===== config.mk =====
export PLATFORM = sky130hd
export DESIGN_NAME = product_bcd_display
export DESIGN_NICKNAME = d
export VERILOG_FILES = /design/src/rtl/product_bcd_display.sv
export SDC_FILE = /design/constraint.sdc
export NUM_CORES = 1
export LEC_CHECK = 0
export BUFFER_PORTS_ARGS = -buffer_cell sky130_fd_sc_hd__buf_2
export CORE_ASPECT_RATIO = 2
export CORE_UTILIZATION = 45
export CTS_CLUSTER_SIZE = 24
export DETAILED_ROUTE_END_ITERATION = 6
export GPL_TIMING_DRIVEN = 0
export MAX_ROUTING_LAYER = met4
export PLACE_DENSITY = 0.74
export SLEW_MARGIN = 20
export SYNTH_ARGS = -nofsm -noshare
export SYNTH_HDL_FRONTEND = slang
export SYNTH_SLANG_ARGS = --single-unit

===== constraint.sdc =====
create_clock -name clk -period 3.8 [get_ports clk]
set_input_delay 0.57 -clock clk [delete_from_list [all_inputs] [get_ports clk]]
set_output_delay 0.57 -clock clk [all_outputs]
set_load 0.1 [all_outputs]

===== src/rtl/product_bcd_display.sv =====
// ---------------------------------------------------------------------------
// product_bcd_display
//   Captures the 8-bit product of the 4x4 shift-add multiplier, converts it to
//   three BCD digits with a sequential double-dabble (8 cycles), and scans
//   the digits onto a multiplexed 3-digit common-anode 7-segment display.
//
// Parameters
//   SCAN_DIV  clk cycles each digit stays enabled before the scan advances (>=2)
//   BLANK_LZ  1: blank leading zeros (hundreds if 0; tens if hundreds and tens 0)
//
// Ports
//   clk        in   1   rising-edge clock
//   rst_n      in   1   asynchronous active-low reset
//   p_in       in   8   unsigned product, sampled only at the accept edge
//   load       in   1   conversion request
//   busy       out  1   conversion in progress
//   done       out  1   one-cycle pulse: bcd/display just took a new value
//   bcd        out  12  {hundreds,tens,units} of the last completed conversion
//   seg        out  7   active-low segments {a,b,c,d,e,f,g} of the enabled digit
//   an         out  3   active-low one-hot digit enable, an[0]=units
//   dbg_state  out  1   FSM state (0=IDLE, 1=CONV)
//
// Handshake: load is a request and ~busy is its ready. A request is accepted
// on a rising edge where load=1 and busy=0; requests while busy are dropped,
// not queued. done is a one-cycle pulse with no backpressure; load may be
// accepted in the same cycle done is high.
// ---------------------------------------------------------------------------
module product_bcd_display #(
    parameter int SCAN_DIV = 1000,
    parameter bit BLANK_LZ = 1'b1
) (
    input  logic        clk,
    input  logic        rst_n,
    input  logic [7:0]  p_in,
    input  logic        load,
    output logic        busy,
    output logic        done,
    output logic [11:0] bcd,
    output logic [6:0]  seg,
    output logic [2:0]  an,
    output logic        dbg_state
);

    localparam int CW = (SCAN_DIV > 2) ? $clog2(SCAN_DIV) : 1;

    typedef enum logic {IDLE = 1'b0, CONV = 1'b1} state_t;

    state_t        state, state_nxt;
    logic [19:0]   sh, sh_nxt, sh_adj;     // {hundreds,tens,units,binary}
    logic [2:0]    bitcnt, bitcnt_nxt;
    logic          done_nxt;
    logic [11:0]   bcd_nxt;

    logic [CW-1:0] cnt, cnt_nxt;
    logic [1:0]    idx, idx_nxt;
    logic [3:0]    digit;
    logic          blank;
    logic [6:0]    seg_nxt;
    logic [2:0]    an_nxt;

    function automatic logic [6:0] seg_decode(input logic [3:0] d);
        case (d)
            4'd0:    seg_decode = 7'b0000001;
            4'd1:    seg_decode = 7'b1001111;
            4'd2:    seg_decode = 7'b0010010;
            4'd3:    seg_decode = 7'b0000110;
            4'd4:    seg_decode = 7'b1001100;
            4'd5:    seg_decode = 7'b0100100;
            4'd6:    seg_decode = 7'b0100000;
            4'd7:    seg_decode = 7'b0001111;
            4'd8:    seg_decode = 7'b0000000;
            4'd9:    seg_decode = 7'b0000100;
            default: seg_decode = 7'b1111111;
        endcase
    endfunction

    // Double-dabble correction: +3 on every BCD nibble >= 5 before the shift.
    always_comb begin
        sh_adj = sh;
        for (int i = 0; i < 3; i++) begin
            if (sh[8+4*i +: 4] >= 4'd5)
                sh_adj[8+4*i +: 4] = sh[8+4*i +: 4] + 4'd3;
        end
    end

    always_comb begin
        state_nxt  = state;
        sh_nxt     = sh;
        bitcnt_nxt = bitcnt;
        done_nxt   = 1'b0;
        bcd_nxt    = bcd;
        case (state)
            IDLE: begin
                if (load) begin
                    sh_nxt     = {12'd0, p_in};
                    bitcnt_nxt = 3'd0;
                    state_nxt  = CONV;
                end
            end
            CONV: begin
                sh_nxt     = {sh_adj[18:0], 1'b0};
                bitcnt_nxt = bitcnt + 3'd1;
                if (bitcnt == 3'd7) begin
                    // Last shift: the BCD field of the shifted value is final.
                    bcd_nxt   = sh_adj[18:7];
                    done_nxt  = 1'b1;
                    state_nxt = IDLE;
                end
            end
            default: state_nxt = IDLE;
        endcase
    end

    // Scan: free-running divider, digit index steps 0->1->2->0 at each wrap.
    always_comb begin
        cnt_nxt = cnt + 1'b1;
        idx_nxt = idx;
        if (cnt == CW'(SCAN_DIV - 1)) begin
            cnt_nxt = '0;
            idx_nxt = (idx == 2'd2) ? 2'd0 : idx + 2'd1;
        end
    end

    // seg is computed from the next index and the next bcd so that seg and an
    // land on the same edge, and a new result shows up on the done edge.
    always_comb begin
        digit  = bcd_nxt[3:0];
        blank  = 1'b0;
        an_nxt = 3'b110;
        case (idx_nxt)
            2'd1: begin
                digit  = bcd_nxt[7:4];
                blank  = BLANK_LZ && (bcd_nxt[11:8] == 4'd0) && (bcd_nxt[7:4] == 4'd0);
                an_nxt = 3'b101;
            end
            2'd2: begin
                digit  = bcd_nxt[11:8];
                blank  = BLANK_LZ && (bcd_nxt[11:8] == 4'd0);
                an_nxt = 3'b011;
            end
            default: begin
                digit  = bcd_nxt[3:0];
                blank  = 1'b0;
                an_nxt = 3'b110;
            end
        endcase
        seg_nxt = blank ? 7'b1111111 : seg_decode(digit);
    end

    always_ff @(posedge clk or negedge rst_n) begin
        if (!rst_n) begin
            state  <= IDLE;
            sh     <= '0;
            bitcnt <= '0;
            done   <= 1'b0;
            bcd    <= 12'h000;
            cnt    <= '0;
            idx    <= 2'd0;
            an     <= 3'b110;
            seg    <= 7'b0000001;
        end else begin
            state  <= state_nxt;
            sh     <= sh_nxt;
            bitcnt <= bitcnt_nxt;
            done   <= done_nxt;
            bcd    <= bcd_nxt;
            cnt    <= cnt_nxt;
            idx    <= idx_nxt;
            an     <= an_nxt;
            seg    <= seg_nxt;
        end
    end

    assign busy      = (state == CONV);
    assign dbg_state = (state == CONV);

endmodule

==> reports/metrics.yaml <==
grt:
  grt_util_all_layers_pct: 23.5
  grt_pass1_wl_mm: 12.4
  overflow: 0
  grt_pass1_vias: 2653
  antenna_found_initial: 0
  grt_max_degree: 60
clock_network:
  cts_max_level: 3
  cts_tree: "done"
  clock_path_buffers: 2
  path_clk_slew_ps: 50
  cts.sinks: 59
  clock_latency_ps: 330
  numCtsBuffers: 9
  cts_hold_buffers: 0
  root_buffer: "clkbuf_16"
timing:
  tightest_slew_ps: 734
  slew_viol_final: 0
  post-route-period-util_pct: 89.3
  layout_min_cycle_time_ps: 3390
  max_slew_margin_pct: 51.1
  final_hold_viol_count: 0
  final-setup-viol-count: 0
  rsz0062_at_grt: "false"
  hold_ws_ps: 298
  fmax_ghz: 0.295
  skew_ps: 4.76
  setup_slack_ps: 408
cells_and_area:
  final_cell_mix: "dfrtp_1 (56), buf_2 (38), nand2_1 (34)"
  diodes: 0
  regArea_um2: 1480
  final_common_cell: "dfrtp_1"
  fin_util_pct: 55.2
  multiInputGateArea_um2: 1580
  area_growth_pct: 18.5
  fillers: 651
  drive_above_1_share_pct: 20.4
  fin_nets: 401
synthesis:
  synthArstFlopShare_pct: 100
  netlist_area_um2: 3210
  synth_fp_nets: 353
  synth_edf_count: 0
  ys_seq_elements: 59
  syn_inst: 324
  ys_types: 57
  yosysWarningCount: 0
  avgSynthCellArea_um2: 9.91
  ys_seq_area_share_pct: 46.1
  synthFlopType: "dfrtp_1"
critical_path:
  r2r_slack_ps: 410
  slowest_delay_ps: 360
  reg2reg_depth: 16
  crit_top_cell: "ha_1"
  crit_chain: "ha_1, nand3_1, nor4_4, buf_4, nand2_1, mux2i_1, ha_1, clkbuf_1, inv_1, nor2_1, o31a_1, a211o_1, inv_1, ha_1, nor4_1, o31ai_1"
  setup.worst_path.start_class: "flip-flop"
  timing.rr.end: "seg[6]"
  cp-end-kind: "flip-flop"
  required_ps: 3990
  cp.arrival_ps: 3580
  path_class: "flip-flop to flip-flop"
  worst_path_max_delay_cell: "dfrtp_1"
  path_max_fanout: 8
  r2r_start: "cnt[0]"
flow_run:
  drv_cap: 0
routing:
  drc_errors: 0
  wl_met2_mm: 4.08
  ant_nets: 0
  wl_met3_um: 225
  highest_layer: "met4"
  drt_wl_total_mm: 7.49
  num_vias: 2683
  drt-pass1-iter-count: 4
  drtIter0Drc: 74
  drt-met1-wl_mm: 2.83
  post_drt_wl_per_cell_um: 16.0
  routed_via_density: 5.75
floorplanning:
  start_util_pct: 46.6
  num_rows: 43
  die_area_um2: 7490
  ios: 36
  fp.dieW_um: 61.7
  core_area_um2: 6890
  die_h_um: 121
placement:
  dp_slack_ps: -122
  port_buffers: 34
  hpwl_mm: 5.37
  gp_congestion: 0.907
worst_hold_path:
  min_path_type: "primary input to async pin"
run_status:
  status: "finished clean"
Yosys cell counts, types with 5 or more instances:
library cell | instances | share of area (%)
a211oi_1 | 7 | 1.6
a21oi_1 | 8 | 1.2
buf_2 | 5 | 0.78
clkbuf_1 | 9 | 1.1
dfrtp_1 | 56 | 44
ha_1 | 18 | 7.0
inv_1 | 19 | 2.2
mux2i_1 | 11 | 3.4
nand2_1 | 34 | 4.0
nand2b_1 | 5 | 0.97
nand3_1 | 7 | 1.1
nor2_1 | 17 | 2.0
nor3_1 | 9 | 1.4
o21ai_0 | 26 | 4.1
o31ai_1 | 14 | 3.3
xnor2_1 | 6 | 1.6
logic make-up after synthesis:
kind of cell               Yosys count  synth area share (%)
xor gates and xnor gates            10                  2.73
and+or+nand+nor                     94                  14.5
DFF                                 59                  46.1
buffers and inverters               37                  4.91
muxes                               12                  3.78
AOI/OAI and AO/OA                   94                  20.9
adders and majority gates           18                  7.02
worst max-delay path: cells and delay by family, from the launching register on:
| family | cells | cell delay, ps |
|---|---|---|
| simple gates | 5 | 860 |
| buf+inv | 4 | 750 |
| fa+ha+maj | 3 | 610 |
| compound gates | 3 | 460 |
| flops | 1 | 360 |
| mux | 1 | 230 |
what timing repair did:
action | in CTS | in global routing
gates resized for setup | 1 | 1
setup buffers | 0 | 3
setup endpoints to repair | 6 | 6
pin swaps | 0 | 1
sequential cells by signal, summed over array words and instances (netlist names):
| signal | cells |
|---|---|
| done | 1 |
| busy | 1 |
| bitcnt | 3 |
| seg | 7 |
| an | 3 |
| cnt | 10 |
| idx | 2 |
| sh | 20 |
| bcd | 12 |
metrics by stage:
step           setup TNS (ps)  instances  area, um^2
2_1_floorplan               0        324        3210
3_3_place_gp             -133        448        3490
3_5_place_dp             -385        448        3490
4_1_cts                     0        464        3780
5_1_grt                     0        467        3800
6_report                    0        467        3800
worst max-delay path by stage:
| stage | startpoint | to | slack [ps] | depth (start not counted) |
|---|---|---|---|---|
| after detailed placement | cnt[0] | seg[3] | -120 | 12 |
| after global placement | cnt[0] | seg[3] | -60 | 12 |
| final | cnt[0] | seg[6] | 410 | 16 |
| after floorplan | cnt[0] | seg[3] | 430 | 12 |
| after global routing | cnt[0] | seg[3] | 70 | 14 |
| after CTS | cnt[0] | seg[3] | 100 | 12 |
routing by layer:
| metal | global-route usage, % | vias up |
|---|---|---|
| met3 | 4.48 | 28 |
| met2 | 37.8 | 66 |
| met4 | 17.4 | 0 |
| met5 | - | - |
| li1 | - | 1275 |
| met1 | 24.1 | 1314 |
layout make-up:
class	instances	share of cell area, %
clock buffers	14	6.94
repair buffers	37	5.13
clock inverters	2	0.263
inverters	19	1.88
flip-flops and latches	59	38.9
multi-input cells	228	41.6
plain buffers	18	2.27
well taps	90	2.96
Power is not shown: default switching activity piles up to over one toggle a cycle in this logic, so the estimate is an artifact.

PROBLEM REQUIREMENTS: Check the entries above for the word "synthesis" and copy every line where it turns up.

EXPECTED OUTPUT:
synthesis:
logic make-up after synthesis:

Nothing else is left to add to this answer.